Disasters in the First World by Olivia Clare

Disasters in the First World by Olivia Clare

Author:Olivia Clare
Language: eng
Format: epub
Publisher: Grove Atlantic
Published: 2017-06-05T18:04:35+00:00


Pittsburgh in Copenhagen

There was a great tenderness to the sadness when he would go there. She knew how much he loved his wife. They were like casualties helping each other as they waited for the end. She cooked their dinner at the stove, her blonde, bent head reflected, like an abstract sun, in a stainless steel pan on a hook.

On the table, delftware bowls of eggplant and sausage. Cricket on the English-language station on the radio. She didn’t like to talk at dinner—her English could be difficult. He brought out lemon and onion and folded the paper napkins the way she liked. She insisted on serving him. Or, if not casualties, they were thieves, taking these afternoons and evenings for themselves, their appetites, gathering up the few coins that had spilled in the act.

He got up from the table to get the child, her son, who’d woken and started to call. Beneath the mobile of rotating planets and stars at the foot of the crib, he found the child on its stomach, trying to hold up its head, its neck stretched like that of a straining tortoise—it could not make itself go where it wanted. In the crib was a small machine, simulating sounds of the ocean. You strange island, thought the man. Little life.

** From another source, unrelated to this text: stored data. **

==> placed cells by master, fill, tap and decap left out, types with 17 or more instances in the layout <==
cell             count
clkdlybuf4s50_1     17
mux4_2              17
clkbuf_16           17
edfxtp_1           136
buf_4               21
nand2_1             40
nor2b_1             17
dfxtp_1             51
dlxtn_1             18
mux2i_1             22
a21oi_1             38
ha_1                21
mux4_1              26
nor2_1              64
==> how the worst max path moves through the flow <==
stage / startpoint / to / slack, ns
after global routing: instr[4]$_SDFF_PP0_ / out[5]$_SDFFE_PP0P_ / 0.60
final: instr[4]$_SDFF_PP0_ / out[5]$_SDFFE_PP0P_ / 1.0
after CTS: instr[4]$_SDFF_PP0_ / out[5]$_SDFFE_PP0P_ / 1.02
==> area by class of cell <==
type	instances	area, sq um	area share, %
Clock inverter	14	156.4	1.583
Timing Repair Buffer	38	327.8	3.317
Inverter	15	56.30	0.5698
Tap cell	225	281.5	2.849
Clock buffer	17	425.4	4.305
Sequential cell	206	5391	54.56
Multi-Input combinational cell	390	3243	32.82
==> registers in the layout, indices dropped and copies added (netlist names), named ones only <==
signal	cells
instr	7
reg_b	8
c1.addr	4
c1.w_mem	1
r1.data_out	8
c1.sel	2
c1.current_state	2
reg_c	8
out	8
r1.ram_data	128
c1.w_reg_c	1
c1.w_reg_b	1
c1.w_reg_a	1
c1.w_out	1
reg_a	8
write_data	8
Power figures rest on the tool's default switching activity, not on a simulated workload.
--- flow/run.sh ---
#!/bin/bash
# OpenROAD 26Q1-2900-gdf79404cd8, Yosys 0.63+post, stock flow scripts
make -C /OpenROAD-flow-scripts/flow DESIGN_CONFIG=/design/flow/config.mk WORK_HOME=/design/flow/orfs finish
--- flow/config.mk ---
export PLATFORM = sky130hd
export DESIGN_NAME = RegFile
export DESIGN_NICKNAME = RegFile
export VERILOG_FILES = /design/flow/design.v
export SDC_FILE = /design/flow/constraint.sdc
export NUM_CORES = 4
export LEC_CHECK = 1
export CORE_UTILIZATION = 50
--- flow/constraint.sdc ---
current_design RegFile

set clk_period 2.4
set clk_io_pct 0.2

create_clock -name clk0 -period $clk_period [get_ports {Clk}]

set non_clock_inputs [all_inputs -no_clocks]
set_input_delay [expr $clk_period * $clk_io_pct] -clock clk0 $non_clock_inputs
set_output_delay [expr $clk_period * $clk_io_pct] -clock clk0 [all_outputs]
--- flow/design.v ---
module RegFile #( parameter n = 4 , m = 8 )
  ( 
  input                Clk,Rst,
  input                RdEn,WrEn,
  input       [n-1:0]  address,
  input       [m-1:0]  WrData,
  output reg  [m-1:0]  RdData,
  output reg           Rd_dataValid,
  output      [m-1:0]  REG0,REG1,REG2,REG3
  );
  reg [m-1:0] register [15:0];
  always @(posedge Clk or negedge Rst)
  begin
    if ( !Rst )
      begin
        RdData <= 0;
        Rd_dataValid <= 0;
        register[0] <= 0;
        register[1] <= 0;
        register[2] <= 'b001000_01;
        register[3] <= 'b0000_1000;
     end
    else
      begin
        if ( WrEn & ! RdEn)
            register[address] <= WrData;
        else if ( RdEn & ! WrEn)
          begin
            RdData <= register[address];
            Rd_dataValid <= 1'b1;
          end
        else
          Rd_dataValid <= 1'b0;
    end
 end  
 assign REG0 = register[0];
 assign REG1 = register[1]; 
 assign REG2 = register[2]; 
 assign REG3 = register[3];         
endmodule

At the table, he held the child facing forward in his lap, so that it leaned toward its mother and the half-finished dinner into which she’d put so much effort. The man offered her a sip of beer, and she refused. There was something withheld about her now, eating very little very quickly. He supposed he liked to watch her eat; she almost revealed herself that way. One-handed, he tore a chunk from the top of his buttered bread and rolled it in a dense small ball between his fingers and offered this to the child—it was crying again, twisting its torso, coaxing itself into a fit.

“Give him to me,” she said.

“It’s all right.” The man tried to comfort the child, rubbing its heel between his fingers. A plain smoothness.

“I can take him.” She held out her arms.

“Just eat,” he said. “Relax.”

But she said she was finished and scraped flecks of salt and garlic off the table with the edge of her hand into her napkin. He felt his beard for crumbs and decided to tell a lie—that this had been his favorite meal. Maybe what she gave away to him was in her face, in the particular immobile expression that asked him to spend the night when she already knew he would. What she knew of his wife in America was all he’d told her—married fifteen years, almost.

The child had now screamed for what seemed like a minute, as if without taking a breath. The man turned it around in his lap. He held it by its fragile chest.

“Are you ready?” He pushed back his chair.

He threw the child up, nearly two feet above the tabletop, then caught the child. Very easy. It had stopped crying somewhere on the way down.